§ Task brief: Your answer should be a single number: how many lines in the data below hold the string "flip".

§ Data provided:
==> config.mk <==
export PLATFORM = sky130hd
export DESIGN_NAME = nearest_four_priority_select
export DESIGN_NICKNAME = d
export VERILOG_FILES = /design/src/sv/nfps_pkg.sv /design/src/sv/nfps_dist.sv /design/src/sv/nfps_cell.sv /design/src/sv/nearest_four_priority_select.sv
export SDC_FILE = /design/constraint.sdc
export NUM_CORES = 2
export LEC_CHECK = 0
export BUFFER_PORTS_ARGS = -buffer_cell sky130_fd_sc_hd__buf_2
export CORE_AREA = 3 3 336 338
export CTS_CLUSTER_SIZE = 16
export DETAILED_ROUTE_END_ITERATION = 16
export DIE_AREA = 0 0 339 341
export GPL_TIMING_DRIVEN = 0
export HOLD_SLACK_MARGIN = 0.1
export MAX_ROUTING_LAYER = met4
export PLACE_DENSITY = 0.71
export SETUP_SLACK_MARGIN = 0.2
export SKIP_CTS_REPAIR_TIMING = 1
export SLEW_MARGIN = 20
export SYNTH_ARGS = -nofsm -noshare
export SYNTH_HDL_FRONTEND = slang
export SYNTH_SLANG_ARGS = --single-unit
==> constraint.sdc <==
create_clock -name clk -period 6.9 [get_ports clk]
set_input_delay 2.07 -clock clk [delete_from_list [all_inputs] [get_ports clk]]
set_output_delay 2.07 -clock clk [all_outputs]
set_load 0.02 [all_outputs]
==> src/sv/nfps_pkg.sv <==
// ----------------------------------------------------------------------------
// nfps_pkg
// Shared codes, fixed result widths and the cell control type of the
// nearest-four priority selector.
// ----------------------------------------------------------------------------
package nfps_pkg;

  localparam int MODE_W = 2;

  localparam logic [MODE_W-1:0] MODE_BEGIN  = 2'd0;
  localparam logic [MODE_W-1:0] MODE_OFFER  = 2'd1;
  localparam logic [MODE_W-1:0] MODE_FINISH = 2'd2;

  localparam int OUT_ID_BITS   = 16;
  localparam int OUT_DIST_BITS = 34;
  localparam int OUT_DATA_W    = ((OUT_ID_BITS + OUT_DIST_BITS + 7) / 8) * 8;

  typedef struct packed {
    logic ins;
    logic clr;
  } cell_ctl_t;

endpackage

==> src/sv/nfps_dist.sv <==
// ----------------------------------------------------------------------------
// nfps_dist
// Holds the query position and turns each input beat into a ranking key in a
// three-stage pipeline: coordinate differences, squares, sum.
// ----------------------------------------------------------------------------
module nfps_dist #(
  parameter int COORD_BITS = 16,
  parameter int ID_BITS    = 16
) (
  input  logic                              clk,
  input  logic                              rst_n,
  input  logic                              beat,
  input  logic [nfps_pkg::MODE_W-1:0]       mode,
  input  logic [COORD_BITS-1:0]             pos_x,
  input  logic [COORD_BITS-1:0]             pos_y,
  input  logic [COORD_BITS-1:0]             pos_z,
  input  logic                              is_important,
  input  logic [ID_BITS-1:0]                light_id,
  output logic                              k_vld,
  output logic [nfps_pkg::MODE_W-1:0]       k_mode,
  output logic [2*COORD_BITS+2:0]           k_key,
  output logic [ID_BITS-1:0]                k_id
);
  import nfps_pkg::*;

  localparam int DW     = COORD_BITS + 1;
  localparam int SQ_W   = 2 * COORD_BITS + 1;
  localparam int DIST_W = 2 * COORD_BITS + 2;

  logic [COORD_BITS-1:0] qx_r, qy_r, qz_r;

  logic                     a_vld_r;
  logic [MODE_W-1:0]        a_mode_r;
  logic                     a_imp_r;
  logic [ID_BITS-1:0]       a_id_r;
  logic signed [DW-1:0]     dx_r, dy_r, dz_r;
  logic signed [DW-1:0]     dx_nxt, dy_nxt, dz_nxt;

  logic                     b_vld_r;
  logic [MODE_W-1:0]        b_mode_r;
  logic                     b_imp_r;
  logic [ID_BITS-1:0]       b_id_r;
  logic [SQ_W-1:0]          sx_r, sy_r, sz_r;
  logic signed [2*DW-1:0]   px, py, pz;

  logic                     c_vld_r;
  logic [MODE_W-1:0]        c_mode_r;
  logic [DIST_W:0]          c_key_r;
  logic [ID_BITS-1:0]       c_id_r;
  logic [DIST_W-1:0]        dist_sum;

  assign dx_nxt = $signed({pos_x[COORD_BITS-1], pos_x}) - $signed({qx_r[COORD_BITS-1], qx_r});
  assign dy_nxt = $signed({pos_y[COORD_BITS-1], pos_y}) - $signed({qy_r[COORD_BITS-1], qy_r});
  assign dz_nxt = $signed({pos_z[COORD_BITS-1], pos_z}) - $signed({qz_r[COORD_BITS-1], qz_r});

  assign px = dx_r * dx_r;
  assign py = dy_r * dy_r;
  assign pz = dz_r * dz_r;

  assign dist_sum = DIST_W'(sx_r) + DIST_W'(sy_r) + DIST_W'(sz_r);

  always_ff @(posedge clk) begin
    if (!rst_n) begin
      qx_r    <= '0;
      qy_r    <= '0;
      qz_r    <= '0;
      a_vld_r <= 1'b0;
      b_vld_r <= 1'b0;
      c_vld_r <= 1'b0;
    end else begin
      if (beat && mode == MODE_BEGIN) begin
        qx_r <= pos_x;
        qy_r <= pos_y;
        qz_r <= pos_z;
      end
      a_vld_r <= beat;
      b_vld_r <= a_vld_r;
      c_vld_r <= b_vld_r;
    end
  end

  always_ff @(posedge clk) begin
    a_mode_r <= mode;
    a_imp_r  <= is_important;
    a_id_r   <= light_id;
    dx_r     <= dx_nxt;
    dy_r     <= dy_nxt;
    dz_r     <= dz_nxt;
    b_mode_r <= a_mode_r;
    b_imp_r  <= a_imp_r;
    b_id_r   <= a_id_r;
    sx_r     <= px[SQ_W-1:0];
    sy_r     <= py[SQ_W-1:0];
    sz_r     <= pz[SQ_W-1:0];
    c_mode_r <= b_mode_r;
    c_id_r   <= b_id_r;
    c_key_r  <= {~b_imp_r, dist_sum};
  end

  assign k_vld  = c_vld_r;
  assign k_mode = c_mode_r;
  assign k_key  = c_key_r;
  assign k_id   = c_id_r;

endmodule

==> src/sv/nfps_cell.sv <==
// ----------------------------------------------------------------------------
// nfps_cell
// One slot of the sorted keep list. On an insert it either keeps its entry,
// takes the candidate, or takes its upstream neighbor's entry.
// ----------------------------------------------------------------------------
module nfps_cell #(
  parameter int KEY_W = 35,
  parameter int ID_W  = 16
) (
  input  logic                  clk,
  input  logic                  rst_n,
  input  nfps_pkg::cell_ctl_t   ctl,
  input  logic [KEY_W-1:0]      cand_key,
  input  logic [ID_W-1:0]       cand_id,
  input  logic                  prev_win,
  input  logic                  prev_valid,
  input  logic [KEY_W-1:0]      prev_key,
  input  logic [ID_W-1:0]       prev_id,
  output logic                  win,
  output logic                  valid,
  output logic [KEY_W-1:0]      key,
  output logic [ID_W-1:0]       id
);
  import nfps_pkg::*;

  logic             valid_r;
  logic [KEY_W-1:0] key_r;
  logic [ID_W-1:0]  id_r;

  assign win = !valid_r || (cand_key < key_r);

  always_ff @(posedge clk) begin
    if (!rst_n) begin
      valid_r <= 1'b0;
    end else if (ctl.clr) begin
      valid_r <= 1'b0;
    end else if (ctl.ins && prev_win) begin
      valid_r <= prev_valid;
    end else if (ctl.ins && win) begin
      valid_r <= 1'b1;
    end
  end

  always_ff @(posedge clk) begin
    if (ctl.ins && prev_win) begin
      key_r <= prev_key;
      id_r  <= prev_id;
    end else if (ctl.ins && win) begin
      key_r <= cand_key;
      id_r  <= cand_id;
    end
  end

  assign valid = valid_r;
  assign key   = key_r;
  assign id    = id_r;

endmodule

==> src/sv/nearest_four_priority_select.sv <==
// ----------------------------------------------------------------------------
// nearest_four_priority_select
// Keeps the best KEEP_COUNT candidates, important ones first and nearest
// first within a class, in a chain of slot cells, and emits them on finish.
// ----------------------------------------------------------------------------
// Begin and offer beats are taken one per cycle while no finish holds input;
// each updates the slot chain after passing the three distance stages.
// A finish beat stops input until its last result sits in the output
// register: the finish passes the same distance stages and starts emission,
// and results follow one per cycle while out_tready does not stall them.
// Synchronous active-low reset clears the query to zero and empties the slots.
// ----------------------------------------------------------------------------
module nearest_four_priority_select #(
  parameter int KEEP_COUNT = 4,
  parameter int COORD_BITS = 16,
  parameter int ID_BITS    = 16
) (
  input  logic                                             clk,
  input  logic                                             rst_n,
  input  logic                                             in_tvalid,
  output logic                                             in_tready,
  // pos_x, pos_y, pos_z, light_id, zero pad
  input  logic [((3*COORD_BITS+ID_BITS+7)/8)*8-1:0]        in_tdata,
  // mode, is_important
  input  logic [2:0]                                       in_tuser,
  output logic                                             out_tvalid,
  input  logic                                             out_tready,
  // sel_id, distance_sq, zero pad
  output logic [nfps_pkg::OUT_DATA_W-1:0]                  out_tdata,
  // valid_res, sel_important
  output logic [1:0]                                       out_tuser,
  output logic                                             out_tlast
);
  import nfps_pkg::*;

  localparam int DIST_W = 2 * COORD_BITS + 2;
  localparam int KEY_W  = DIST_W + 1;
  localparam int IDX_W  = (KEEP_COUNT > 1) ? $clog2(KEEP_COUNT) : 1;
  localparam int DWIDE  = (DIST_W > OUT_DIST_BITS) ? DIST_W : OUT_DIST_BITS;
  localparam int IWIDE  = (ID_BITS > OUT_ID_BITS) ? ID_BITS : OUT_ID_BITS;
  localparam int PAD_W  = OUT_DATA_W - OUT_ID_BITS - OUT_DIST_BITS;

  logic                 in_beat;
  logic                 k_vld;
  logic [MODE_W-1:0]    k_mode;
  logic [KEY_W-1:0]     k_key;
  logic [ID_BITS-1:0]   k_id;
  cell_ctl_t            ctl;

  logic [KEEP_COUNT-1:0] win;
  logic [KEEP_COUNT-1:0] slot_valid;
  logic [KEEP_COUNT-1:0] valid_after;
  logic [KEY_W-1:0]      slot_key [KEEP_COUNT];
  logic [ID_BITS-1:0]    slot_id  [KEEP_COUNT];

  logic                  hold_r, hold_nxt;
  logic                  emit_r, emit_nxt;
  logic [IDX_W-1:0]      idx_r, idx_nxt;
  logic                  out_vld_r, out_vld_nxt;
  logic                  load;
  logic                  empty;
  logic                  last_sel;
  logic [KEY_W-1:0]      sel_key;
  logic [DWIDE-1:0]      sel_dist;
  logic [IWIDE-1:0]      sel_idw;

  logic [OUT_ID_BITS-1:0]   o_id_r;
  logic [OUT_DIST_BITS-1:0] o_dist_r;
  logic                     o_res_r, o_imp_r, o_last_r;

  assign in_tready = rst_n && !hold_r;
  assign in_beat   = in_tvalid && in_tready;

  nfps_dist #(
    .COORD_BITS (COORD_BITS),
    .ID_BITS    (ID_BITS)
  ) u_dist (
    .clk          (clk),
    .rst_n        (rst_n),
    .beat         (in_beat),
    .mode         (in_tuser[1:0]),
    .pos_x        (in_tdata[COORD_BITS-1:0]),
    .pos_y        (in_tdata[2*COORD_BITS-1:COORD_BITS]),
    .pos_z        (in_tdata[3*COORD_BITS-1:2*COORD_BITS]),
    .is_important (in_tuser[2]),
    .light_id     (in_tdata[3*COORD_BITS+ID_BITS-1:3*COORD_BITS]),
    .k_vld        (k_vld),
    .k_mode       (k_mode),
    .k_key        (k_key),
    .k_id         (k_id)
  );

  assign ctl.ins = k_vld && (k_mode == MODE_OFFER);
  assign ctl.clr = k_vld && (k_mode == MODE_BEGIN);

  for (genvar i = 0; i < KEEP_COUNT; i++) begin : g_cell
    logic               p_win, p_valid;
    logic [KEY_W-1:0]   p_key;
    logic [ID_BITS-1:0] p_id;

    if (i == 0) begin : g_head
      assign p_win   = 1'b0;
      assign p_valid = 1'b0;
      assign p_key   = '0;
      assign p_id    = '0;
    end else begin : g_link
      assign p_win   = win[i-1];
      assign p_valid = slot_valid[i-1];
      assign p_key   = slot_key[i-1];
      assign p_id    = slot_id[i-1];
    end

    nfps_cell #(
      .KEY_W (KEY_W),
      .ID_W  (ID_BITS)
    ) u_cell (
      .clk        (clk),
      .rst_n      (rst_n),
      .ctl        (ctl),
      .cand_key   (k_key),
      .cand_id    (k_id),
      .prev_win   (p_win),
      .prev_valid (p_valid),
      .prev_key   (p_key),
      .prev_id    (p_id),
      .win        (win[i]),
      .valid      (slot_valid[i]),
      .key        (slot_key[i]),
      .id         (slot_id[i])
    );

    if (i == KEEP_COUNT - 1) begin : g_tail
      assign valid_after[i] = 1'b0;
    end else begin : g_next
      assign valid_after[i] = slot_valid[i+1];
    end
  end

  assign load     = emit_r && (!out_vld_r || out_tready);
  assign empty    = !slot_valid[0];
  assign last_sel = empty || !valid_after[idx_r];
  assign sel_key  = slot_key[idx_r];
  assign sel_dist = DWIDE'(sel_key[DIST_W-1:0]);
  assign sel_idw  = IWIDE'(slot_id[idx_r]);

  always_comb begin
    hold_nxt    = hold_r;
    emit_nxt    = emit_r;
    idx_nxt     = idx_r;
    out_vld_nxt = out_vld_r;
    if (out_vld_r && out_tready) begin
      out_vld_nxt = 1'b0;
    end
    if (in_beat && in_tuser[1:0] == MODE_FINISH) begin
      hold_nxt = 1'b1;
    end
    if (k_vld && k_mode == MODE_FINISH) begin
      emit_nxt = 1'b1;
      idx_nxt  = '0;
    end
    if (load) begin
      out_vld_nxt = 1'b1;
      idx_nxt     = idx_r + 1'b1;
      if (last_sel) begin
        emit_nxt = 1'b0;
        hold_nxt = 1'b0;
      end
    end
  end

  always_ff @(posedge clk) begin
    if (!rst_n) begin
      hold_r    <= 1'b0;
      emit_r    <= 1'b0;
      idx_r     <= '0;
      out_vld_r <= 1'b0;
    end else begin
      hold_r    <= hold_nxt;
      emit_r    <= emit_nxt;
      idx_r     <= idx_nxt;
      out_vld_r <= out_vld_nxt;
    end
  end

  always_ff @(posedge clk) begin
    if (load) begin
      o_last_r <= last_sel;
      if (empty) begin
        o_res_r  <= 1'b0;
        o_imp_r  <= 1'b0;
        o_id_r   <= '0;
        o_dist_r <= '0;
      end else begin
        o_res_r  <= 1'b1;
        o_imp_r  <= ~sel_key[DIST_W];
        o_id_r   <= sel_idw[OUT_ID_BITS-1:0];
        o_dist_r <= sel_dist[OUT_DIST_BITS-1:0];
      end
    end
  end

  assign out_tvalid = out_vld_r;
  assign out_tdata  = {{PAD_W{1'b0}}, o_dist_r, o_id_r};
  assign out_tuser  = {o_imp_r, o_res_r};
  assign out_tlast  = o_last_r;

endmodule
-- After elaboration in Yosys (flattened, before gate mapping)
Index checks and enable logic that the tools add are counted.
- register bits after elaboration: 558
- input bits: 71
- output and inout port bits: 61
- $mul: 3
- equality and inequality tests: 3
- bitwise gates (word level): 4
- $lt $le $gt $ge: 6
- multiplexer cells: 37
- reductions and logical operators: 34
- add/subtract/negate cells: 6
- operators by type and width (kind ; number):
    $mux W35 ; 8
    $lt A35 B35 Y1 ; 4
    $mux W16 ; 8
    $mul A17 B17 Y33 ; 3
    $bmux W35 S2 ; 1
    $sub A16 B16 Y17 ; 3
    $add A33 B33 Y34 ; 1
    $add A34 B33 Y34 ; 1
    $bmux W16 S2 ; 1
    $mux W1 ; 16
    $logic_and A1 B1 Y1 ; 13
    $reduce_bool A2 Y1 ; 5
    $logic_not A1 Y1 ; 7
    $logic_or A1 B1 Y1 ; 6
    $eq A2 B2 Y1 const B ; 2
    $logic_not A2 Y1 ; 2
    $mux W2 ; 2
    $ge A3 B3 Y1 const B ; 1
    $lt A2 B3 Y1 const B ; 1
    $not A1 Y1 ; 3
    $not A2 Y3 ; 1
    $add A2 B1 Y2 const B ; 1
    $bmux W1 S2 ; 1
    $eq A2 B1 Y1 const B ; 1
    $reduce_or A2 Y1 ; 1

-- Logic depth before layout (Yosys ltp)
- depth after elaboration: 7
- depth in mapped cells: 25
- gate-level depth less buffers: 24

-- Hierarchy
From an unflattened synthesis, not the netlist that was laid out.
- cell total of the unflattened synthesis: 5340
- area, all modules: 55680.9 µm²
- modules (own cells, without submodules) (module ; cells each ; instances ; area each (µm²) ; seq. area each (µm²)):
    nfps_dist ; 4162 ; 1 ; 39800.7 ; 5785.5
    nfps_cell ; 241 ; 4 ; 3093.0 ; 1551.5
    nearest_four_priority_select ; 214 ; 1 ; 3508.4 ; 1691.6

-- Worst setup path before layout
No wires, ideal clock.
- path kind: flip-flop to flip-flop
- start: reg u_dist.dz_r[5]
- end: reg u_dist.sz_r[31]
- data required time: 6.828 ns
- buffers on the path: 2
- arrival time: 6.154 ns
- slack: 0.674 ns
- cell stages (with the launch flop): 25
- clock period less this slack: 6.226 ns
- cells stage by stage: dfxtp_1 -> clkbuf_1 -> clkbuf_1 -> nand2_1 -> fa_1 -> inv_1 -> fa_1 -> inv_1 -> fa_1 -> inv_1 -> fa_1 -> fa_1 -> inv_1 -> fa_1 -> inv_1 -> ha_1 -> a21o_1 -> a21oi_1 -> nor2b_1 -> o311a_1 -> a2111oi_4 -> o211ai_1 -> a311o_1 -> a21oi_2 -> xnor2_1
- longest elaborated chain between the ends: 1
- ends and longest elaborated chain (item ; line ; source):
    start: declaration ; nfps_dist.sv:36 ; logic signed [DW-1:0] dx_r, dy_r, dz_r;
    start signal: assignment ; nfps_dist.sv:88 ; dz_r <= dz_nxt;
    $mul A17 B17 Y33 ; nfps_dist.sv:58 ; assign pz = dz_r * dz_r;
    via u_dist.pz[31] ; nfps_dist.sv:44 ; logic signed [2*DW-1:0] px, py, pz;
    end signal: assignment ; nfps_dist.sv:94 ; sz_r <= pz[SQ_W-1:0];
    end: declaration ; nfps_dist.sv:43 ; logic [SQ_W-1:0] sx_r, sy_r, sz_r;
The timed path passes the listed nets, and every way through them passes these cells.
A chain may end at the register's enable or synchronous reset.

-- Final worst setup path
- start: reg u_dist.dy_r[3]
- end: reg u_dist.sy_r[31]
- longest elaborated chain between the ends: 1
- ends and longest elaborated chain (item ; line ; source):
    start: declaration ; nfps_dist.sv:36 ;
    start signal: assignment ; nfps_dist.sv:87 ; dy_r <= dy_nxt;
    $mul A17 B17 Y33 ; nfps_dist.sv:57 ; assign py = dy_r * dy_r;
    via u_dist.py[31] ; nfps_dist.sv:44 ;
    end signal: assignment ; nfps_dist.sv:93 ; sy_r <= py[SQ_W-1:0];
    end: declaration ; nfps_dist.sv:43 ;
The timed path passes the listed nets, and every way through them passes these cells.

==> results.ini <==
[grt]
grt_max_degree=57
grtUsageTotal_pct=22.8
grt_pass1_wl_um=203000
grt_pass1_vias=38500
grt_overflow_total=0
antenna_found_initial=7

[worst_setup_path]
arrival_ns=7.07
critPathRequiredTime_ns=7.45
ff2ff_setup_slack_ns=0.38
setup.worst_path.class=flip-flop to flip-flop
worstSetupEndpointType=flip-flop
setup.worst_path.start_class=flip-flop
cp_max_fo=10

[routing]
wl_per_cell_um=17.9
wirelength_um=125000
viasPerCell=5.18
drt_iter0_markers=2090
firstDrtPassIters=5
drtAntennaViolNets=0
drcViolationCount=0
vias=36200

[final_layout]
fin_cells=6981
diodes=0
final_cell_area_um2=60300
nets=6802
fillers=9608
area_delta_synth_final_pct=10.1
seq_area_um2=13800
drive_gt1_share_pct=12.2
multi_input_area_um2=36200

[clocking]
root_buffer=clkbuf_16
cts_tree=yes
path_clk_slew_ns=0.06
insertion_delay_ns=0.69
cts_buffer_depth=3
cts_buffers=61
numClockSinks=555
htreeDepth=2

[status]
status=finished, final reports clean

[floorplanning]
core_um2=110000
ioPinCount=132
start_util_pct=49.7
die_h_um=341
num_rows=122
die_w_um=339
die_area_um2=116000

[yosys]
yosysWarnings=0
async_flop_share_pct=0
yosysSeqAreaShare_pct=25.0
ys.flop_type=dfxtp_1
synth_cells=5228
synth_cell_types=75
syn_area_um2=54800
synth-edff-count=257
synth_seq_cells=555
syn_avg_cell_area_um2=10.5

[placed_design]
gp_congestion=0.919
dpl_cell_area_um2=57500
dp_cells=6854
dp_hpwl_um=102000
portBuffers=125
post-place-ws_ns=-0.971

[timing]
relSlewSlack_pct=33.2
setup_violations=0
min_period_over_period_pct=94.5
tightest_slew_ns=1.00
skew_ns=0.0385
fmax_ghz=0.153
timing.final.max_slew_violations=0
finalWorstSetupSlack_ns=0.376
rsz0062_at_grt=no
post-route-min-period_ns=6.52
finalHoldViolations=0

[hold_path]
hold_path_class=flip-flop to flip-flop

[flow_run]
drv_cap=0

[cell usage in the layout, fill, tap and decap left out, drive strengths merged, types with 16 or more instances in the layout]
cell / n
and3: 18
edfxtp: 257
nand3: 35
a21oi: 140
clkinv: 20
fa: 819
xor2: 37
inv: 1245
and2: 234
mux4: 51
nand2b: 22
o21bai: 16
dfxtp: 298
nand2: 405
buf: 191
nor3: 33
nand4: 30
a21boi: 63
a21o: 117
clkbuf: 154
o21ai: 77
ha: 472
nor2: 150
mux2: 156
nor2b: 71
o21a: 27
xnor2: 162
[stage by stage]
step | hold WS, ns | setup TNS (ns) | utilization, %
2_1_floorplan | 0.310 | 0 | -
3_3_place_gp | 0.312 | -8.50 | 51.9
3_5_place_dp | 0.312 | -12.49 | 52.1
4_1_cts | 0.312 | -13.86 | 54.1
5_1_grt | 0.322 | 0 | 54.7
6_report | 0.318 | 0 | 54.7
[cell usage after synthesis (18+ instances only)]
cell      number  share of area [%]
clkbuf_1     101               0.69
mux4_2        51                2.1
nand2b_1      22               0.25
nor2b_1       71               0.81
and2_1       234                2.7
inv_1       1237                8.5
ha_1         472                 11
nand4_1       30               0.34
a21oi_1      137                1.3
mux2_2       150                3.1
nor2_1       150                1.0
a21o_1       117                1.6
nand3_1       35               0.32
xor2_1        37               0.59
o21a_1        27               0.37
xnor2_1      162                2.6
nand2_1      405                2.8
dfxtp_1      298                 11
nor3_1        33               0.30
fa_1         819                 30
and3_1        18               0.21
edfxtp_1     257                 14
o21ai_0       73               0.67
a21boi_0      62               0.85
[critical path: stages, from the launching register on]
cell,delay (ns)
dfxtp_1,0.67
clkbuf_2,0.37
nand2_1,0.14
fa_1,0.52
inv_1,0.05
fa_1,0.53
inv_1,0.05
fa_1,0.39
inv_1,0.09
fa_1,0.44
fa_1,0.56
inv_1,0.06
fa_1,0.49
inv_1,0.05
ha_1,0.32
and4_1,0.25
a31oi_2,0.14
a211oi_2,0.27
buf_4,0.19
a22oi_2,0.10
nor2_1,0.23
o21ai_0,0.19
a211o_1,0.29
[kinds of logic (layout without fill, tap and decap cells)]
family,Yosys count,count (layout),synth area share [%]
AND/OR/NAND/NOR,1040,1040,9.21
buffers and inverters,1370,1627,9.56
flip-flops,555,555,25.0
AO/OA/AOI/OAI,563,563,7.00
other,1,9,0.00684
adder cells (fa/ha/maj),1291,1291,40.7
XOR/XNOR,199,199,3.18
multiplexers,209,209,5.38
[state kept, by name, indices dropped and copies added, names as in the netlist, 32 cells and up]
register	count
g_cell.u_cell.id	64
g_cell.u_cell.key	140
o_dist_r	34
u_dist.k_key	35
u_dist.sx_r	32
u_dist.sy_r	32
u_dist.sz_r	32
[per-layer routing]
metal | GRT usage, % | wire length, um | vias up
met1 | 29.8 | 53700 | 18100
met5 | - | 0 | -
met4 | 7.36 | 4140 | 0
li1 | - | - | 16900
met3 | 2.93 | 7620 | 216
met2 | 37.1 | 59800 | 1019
...
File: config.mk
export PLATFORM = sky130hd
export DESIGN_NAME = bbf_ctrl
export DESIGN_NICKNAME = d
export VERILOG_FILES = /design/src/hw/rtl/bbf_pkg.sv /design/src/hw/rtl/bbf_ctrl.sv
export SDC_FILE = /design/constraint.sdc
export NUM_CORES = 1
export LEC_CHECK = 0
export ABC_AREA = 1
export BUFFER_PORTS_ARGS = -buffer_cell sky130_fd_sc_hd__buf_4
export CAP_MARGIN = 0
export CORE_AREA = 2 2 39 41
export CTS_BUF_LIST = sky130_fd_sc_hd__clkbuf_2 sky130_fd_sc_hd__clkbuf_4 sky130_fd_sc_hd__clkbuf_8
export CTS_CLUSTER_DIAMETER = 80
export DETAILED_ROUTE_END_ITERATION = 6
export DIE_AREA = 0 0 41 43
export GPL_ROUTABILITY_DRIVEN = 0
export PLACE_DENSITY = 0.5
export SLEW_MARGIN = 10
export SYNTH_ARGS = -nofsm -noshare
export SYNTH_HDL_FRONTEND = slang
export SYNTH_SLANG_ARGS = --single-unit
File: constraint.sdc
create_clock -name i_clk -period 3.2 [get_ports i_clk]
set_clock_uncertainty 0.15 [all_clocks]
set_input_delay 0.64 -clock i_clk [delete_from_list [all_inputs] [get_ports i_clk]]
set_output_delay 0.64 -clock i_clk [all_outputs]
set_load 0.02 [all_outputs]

§ Solution: 6